Member of the Croatian Parliament
- Incumbent
- Assumed office 22 July 2020

Personal details
- Born: 3 November 1975 (age 50) Mostar, SR Bosnia and Herzegovina, SFR Yugoslavia
- Citizenship: Bosnia and Herzegovina; Croatia;
- Party: Drito (2026–present)
- Other political affiliations: Independent (2024–2026) The Bridge (2020–2024)
- Spouse(s): Kristina Kumrić ​ ​(divorced)​ Marija Selak ​ ​(m. 2020)​
- Children: 3
- Alma mater: Faculty of Humanities and Social Sciences, University of Zagreb
- Occupation: Columnist, political analyst

= Nino Raspudić =

Croatian philosopher, writer, political analyst and parliamentarian

Nino Raspudić (born 3 November 1975) is a Croatian conservative philosopher, writer, political analyst and member of the Croatian Parliament. He is a professor at the Faculty of Humanities and Social Sciences in Zagreb and the Faculty of Humanities in Mostar. He is a columnist for the Večernji list and Nezavisne novine, and is one of the editors of the Reflex, a political show on OBN Televizija.

== Biography ==

Nino Raspudić was born into a Herzegovinian Croat family in Mostar, Bosnia and Herzegovina, Yugoslavia. He finished elementary school in his birth town, and graduated from high school in Treviso, Italy. He graduated philosophy and Italian studies at the Faculty of Humanities and Social Sciences in Zagreb in 1999. He became a Junior Researcher at the Department of Italian Literature of the Faculty of Humanities and Social Sciences in Zagreb in 2000. In 2004 he gained master's degree with thesis Slaba misao - jaki pisci: postmoderna i talijanska književnost (Weak Thought - Strong Writers: a Postmodernist Poetics in the Modern Italian Prose). In 2008 he defended doctoral thesis Jadranski (polu)orijentalizam: prikazi Hrvata u talijanskoj književnosti (Trans-Adriatic Semi-Orientalism: Dominant Models in Constituting a Picture of Croats in Italian Literature from Enlightenment until Today).

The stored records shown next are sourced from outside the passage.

What follows belongs to an exercise in optimizing a design on an open flow for small area, a short achievable clock period and few clock cycles per item; a production flow would make more cautious choices. Function was checked by simulation only, so behaviour that the tests miss may differ from the original. Power figures rest on the tool's default switching activity, not on a simulated workload.

$ cat design/flow/design.v
module lzw_dec (
    input  wire       clk,
    input  wire       rst,
    input  wire       in_valid,
    output wire       in_ready,
    input  wire [7:0] in_data,
    input  wire       in_last,
    output wire       out_valid,
    input  wire       out_ready,
    output wire [7:0] out_data,
    output wire       done,
    output wire       err
);
    localparam MAXC    = 384;           
    localparam NBUILT  = MAXC - 258;    
    localparam DEPTH   = 128;           
    localparam S_FETCH = 3'd0;          
    localparam S_WALK  = 3'd1;          
    localparam S_POP   = 3'd2;          
    localparam S_EXTRA = 3'd3;          
    localparam S_DRAIN = 3'd4;          
    localparam S_DONE  = 3'd5;          
    reg [2:0]  state;
    reg [15:0] bitbuf;
    reg [4:0]  bitcnt;
    reg        seen_last;   
    reg        bad;         
    reg [8:0]  next;        
    reg [8:0]  prev;        
    reg        prev_ok;     
    reg [8:0]  cur;         
    reg        kwk;         
    reg [7:0]  first;       
    reg [8:0]  code_reg;    
    reg [8:0]  dict_prefix [0:NBUILT-1];
    reg [7:0]  dict_byte   [0:NBUILT-1];
    reg [7:0]  stack [0:DEPTH-1];
    reg [7:0]  sp;
    wire       have_code = (bitcnt >= 5'd9);
    wire [8:0] code      = bitbuf[8:0];
    wire       take_in   = in_valid && in_ready;
    assign in_ready  = ((state == S_FETCH) && !have_code && !seen_last) ||
                       ((state == S_DRAIN) && !seen_last);
    assign out_valid = (state == S_POP) || (state == S_EXTRA);
    assign out_data  = (state == S_EXTRA) ? first : stack[sp[6:0] - 7'd1];
    assign done      = (state == S_DONE);
    assign err       = (state == S_DONE) && bad;
    wire [8:0] cur_idx = cur - 9'd258;
    wire [8:0] new_idx = next - 9'd258;
    always @(posedge clk) begin
        if (rst) begin
            state     <= S_FETCH;
            bitbuf    <= 16'd0;
            bitcnt    <= 5'd0;
            seen_last <= 1'b0;
            bad       <= 1'b0;
            next      <= 9'd258;
            prev      <= 9'd0;
            prev_ok   <= 1'b0;
            cur       <= 9'd0;
            kwk       <= 1'b0;
            first     <= 8'd0;
            sp        <= 8'd0;
        end else begin
            case (state)
            S_FETCH: begin
                if (take_in) begin
                    bitbuf    <= bitbuf | ({8'd0, in_data} << bitcnt);
                    bitcnt    <= bitcnt + 5'd8;
                    seen_last <= in_last;
                end else if (have_code) begin
                    bitbuf <= bitbuf >> 9;
                    bitcnt <= bitcnt - 5'd9;
                    if (code == 9'd256) begin
                        next    <= 9'd258;
                        prev_ok <= 1'b0;
                    end else if (code == 9'd257) begin
                        state <= S_DRAIN;
                    end else if (code < 9'd256 || code < next) begin
                        cur      <= code;
                        code_reg <= code;
                        kwk      <= 1'b0;
                        state <= S_WALK;
                    end else if (code == next && prev_ok && next < MAXC) begin
                        cur      <= prev;
                        code_reg <= code;
                        kwk      <= 1'b1;
                        state <= S_WALK;
                    end else begin
                        bad   <= 1'b1;
                        state <= S_DRAIN;
                    end
                end else if (seen_last) begin
                    bad   <= 1'b1;
                    state <= S_DONE;
                end
            end
            S_WALK: begin
                if (cur < 9'd256) begin
                    stack[sp[6:0]] <= cur[7:0];
                    sp        <= sp + 8'd1;
                    first     <= cur[7:0];
                    if (prev_ok && next < MAXC) begin
                        dict_prefix[new_idx[6:0]] <= prev;
                        dict_byte[new_idx[6:0]]   <= cur[7:0];
                        next <= next + 9'd1;
                    end
                    prev    <= code_reg;
                    prev_ok <= 1'b1;
                    state   <= S_POP;
                end else begin
                    stack[sp[6:0]] <= dict_byte[cur_idx[6:0]];
                    sp        <= sp + 8'd1;
                    cur       <= dict_prefix[cur_idx[6:0]];
                end
            end
            S_POP: begin
                if (out_ready) begin
                    sp <= sp - 8'd1;
                    if (sp == 8'd1)
                        state <= kwk ? S_EXTRA : S_FETCH;
                end
            end
            S_EXTRA: begin
                if (out_ready)
                    state <= S_FETCH;
            end
            S_DRAIN: begin
                if (seen_last)
                    state <= S_DONE;
                else if (take_in)
                    seen_last <= in_last;
            end
            S_DONE: begin
                state     <= S_FETCH;
                bitbuf    <= 16'd0;
                bitcnt    <= 5'd0;
                seen_last <= 1'b0;
                bad       <= 1'b0;
                next      <= 9'd258;
                prev_ok   <= 1'b0;
            end
            default: state <= S_FETCH;
            endcase
        end
    end
endmodule
$ cat design/flow/run.sh
#!/bin/bash
# synth_recipe.tcl (not shown) runs the flow's synth.tcl, then flattens the netlist and writes it again
# the make line also repeats each setting of config.mk as NAME=value (left out here)
make -C /OpenROAD-flow-scripts/flow DESIGN_CONFIG=/design/flow/config.mk WORK_HOME=/design/flow/orfs CLKGATE_MAP_FILE= SYNTH_SCRIPT=/design/flow/synth_recipe.tcl finish
$ cat design/flow/config.mk
export PLATFORM = sky130hd
export DESIGN_NAME = lzw_dec
export DESIGN_NICKNAME = lzw_dec
export VERILOG_FILES = /design/flow/design.v
export SDC_FILE = /design/flow/constraint.sdc
export NUM_CORES = 4
export LEC_CHECK = 0
export CAP_MARGIN = 20
export CORE_MARGIN = 2
export CORE_UTILIZATION = 40
export SLEW_MARGIN = 20
$ cat design/flow/constraint.sdc
create_clock -name core_clock -period 10.0 [get_ports {clk}]
set_input_delay 2.0000 -clock core_clock [delete_from_list [all_inputs] [get_ports {clk}]]
set_output_delay 2.0000 -clock core_clock [all_outputs]
set_load 0.01 [all_outputs]
==> flow_metrics.tcl <==
set metrics [dict create \
    status "complete, no violations" \
    fin_tns_setup_ps 0 \
    worstPathArrival_ps 6350 \
    period_needed_ps 8350 \
    rr_worst_depth 10 \
    port_buffers 24 \
    finalMaxSlewViolations 0 \
    leakagePower_uw 0.0435 \
    grt_max_degree 147 \
    setup_viol 0 \
    p_sw_uw 12600 \
    min_path_cells 2 \
    p_int_uw 27300 \
    dieArea_um2 320000 \
    drc_errors 0 \
    p_comb_share_pct 29.0 \
    clkLatencyLatePin_ps 900 \
    r2r-end "stack[36][2]$_DFFE_PP_" \
    end_kind "output port" \
    vias_per_cell 5.81 \
    relSlewSlack_pct 14.4 \
    synthCells 5833 \
    dr.pass1.iters 6 \
    grt_pass1_vias 61058 \
    syn_avg_cell_area_um2 21.6 \
    place_ws_ps 2470 \
    routabilityCongestion 0.870 \
    ir_drop_mv 0.270 \
    drive_above_1_share_pct 27.6 \
    yosysTopAreaCell "edfxtp_1" \
    seq_area_um2 96800 \
    fmax_ghz 0.120 \
    multi_input_area_um2 28600 \
    die_height_um 566 \
    die_w_um 566 \
    cts_root_buf "clkbuf_16" \
    maxCapViolations 0 \
    start_kind "flop" \
    seq_area_frac_synth_pct 76.6 \
    drt_iter0_drc 7924 \
    swShare_pct 31.6 \
    finalNetCount 6105 \
    holdWs_ps 458 \
    clock_path_buffers 4 \
    routedWlPerCell_um 29.7 \
    grt_antenna_before_repair 9 \
    start_util_pct 40.1 \
    worstPathRequired_ps 8000 \
    criticalPathCategory "reg -> out" \
    fp.coreArea_um2 314000 \
    synth_top_area_share_pct 75.5 \
    min_to "first[7]$_SDFFE_PP0P_" \
    rrSetupSlack_ps 3840 \
    dp_hpwl_um 181000 \
    synth.top_cells.by_area "edfxtp_1 76%, mux4_2 16%, dfxtp_1 1.1%, nor2_1 1.1%, mux2i_1 0.89%" \
    min_from "first[7]$_SDFFE_PP0P_" \
    worstMarginPinSlew_ps 1250 \
    grtUsageTotal_pct 19.3 \
    ys.flop_type "edfxtp_1" \
    synth-edff-count 3175 \
    holdBufCountCts 0 \
    grt_overflow 0 \
    path_max_fanout 50 \
    cts_setup_buffers 0 \
    clk_transition_reported_paths_ps 60 \
    setup_ws_ps 1650 \
    grt_setup_unrepaired "no" \
    clock_sinks 3246 \
    synth_cell_types 70 \
    ys_ff_latch 3246 \
    syn_area_um2 126000 \
    yosysMostFrequentCell "edfxtp_1" \
    worst_clock_skew_ps 121 \
    hold_violations 0 \
    yosys-top-cells-count "3,175 x edfxtp_1, 899 x mux4_2, 368 x nor2_1" \
    regToRegStartpoint "cur[1]$_SDFFE_PP0P_" \
    nFillCells 26010 \
    yosys_warnings 1 \
    fin_crit_sh_pct 83.5 \
    power_frac_seq_pct 40.9 \
    cts_buffers 333 \
    drtAntennaViolNets 0 \
    async_flop_share_pct 0 \
    ios 25 \
    vias 61017 \
    area_delta_synth_final_pct 13.4 \
    htreeDepth 5 \
    totalWireLength_um 311000 \
    syn_nets 5863 \
    hold_class "reg -> reg" \
    cts_tree "yes" \
    rows 206 \
    cts-resized-gates 0 \
    clock_power_share_pct 30.0 \
    grt_pass1_wl_um 447000 \
    largest_reg_flops 1134 \
    powerDensity_nw_per_um2 279 \
]
[per-stage QoR]
stage / power (µW) / cell area, µm² / util, % / instances
2_1_floorplan: 23800 / 126000 / - / 5833
3_3_place_gp: 28000 / 132000 / 42.1 / 9893
3_5_place_dp: 28200 / 133000 / 42.2 / 9898
4_1_cts: 40100 / 143000 / 45.5 / 10488
5_1_grt: 41300 / 143000 / 45.5 / 10493
6_report: 39900 / 143000 / 45.5 / 10496
[cells by family (layout without fill, tap and decap cells)]
group | count (synthesis) | count (layout) | share of synthesized area, %
xor+xnor | 21 | 21 | 0.152
buf+inv | 343 | 840 | 1.22
flops | 3246 | 3246 | 76.6
fa+ha+maj | 17 | 17 | 0.168
other cells | 0 | 6 | 0
mux | 1033 | 1033 | 17.1
simple gates | 786 | 786 | 2.65
compound gates | 387 | 387 | 2.05
[power groups by stage]
stage               clock (µW)  combinational [µW]  sequential [µW]
global route             12700               12200            16400
global placement             0               11400            16600
finish                   12000               11600            16300
floorplan                    0                7190            16600
detailed placement           0               11500            16600
CTS                      12200               11600            16400
[critical path, stage by stage, from the launching register on]
cell,delay (ps)
dfxtp_4,900
inv_1,270
ha_4,860
buf_4,680
mux4_2,420
mux4_2,480
a22oi_1,600
a21oi_1,160
nor2_1,340
a21oi_1,200
clkdlybuf4s50_1,540
[per-layer routing]
layer / global-route usage, % / part of all wire, % / vias up / routed length [µm]
li1: - / - / 25012 / -
met1: 27.7 / 42 / 33033 / 131000
met2: 30.5 / 47 / 2494 / 148000
met3: 3.55 / 7.7 / 474 / 23900
met4: 5.08 / 2.7 / 4 / 8440
met5: 0 / 0.0067 / - / 21
[worst max-delay path by stage]
stage	start	to	slack, ps	cells after the start
after detailed placement	sp[0]$_SDFFE_PP0P_	out_data[4]	2470	10
final	sp[0]$_SDFFE_PP0P_	out_data[4]	1650	10
after global placement	sp[0]$_SDFFE_PP0P_	out_data[4]	2550	10
after floorplan	cur[1]$_SDFFE_PP0P_	stack[0][7]$_DFFE_PP_	1450	15
after global routing	sp[0]$_SDFFE_PP0P_	out_data[4]	1370	10
after CTS	sp[0]$_SDFFE_PP0P_	out_data[4]	1540	10
[cell type report]
class / count / share of cell area, %
inverter: 24 / 0.0629
sequential: 3246 / 67.7
multi-input combinational: 2244 / 20.0
timing repair buffer: 226 / 1.37
antenna: 6 / 0.0105
clock inverter: 180 / 1.20
clock buffer: 410 / 6.07
tap: 4160 / 3.64
[layout by cell type (no fill, tap or decap), types with 18 or more instances in the layout]
master,instances
mux4_2,899
nor2_2,99
and3_1,28
clkbuf_1,74
a22oi_1,41
nand3_1,48
a311oi_1,20
clkbuf_16,336
nand2_1,230
clkinv_1,68
buf_4,180
clkdlybuf4s50_1,23
nor3_1,35
inv_1,20
o221ai_1,22
bufinv_16,25
mux2i_1,112
dfxtp_1,53
o21ai_0,52
o22ai_1,27
dfxtp_4,18
nor2_1,244
clkinv_2,57
mux2_2,22
edfxtp_1,3175
a21oi_1,114
nor2_4,25
a211oi_1,29
Testbench counts, summed over its fixed seeds: cycles 278,427, items 85,491.

separate check: timing with driven ports:
Ports are ideal in the flow. The routed layout listed here was re-timed in OpenROAD.
Step 1: set_driving_cell puts a clkbuf_16 on clk and a buf_2 on each other input, an assumption about the parent block.
Step 2 moves the port delays by t, midway between the first and last clock arrival at a register: inputs arrive t later, outputs are due t later. That takes back most of the time a late clock gives input paths.
Slacks: ideal ports / drivers / drivers and shift; pairs: ideal ports / drivers.
t (ns): 0.935
slack for setup (ns): 1.652 / 1.555 / 2.490
worst setup path at the end: register to output
clock arrival spread, ns: 0.127 / 0.126
After both steps setup and hold are still met in this run. The setup slack of this run moves by -0.097 ns with the drivers and by +0.838 ns with both steps.
This is an optimization exercise on Yosys and OpenROAD, whose aim is small area, a short achievable clock period and few clock cycles per item, not a production implementation. RTL that was checked went through simulation tests only; none was proved equivalent to the original.

==> flow/design.v (excerpt) <==
module aes_pipe (
    input  wire         clk,
    input  wire         rst,         
    input  wire         in_valid,
    output wire         in_ready,
    input  wire         in_key256,   
    input  wire [255:0] in_key,
    input  wire [127:0] in_block,
    output reg          out_valid,
    output reg  [127:0] out_block
);
Size: about 6500 cells after synthesis, ~1500 flip-flops, ~520 I/O pins, roughly 69000 sq um of cells after synthesis.
export LEC_CHECK = 0
export CAP_MARGIN = 20
export CORE_MARGIN = 2
export CORE_UTILIZATION = 68
export CTS_BUF_LIST = sky130_fd_sc_hd__clkbuf_16
export CTS_CLUSTER_DIAMETER = 40
export CTS_CLUSTER_SIZE = 20
export PLACE_DENSITY = 0.78
export SLEW_MARGIN = 20
export SYNTH_HIERARCHICAL = 1
create_clock -name core_clock -period 8.0 [get_ports {clk}]
standard.sh (not shown) runs the stock make flow with config.mk's settings and CLKGATE_MAP_FILE= SYNTH_SCRIPT=/design/flow/synth_recipe.tcl, a recipe that flattens the netlist after the stock synthesis.
==> flow/flow/run.sh <==
#!/bin/bash
# The standard layout (the standard.sh: unchanged synthesis and steps),
# with two changes in how the layout is made:
#  - buffer_ports puts a plain buf_2 on every input and output port instead
#    of the delay cell it picks by itself;
#  - timing repair aims 5.15 ns below the clock period (it stops once the
#    paths meet that), so it sizes the design for a shorter achieved period.
# The clock period and constraints are the design's, unchanged.
set -euo pipefail
export BUFFER_PORTS_ARGS="-buffer_cell sky130_fd_sc_hd__buf_2"
export SETUP_SLACK_MARGIN=5.15
bash standard.sh > standard.log 2>&1
The starting point produced a clean layout.
Testbench counts at the start, summed over its fixed seeds: cycles 15,907, items 1,280.
Context: an optimization exercise on an open-source flow, tuned for small area, a short achievable clock period and few clock cycles per item. The choices shown serve that exercise and are no tape-out recipe. RTL that was checked went through simulation tests only; none was proved equivalent to the original. No activity file was given, so power comes from the tool's default toggle rates.

07-11:
Design mx_quant, start of the top module:
module mx_quant (
    input  wire        clk,
    input  wire        rst,
    input  wire        in_valid,
    output wire        in_ready,
    input  wire [31:0] in_data,
    input  wire [15:0] in_rand,
    input  wire [3:0]  in_fmt,
    input  wire [1:0]  in_rmode,
    output wire        out_valid,
    input  wire        out_ready,
    output wire [7:0]  out_elem,
    output wire [7:0]  out_scale,
    output wire        out_last
);
Settings: LEC_CHECK=0, ABC_AREA=1, CAP_MARGIN=20, CORE_MARGIN=2, CORE_UTILIZATION=40, CTS_CLUSTER_DIAMETER=80, CTS_CLUSTER_SIZE=30, SLEW_MARGIN=20; clock period 28.0 ns.
standard.sh (not shown) runs the stock make flow with config.mk's settings and CLKGATE_MAP_FILE= SYNTH_SCRIPT=/design/flow/synth_recipe.tcl, a recipe that flattens the netlist after the stock synthesis.
==> flow/flow/run.sh <==
#!/bin/bash
# The standard layout (the standard.sh, unchanged synthesis), with ORFS's
# timing repair asked to leave at least SETUP_SLACK_MARGIN ns of setup slack
# at the design's clock period, so that it works on the design's slowest
# paths although the design's period leaves them plenty of slack.
set -euo pipefail
export SETUP_SLACK_MARGIN=21.0
bash standard.sh > standard.log 2>&1
No stage failed in 07-11, and the final checks on the layout all came back clean.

Raspudić was one of the founders of the civic organisation Urban Movement (Urbani pokret) in Mostar together with Veselin Gatalo. Gatalo and Raspudić erected a life-size statue of Bruce Lee in Park Zrinjski in November 2005. The statue symbolised unity of Mostar in a city otherwise divided between Croats and Bosniaks.

Raspudić translated a number of works of various Italian writers, including Umberto Eco, Niccolò Ammaniti, Gianni Vattimo and Luigi Pareyson. He also published number of literary critics and essays.

== Works ==

- Raspudić, Nino (2006). "Slaba misao - jaki pisci: postmoderna i talijanska književnost"
- Raspudić, Nino (2010). "Jadranski (polu)orijentalizam: prikazi Hrvata u talijanskoj književnost"
- Raspudić, Nino (2014). "144 plus jedan kratki espresso"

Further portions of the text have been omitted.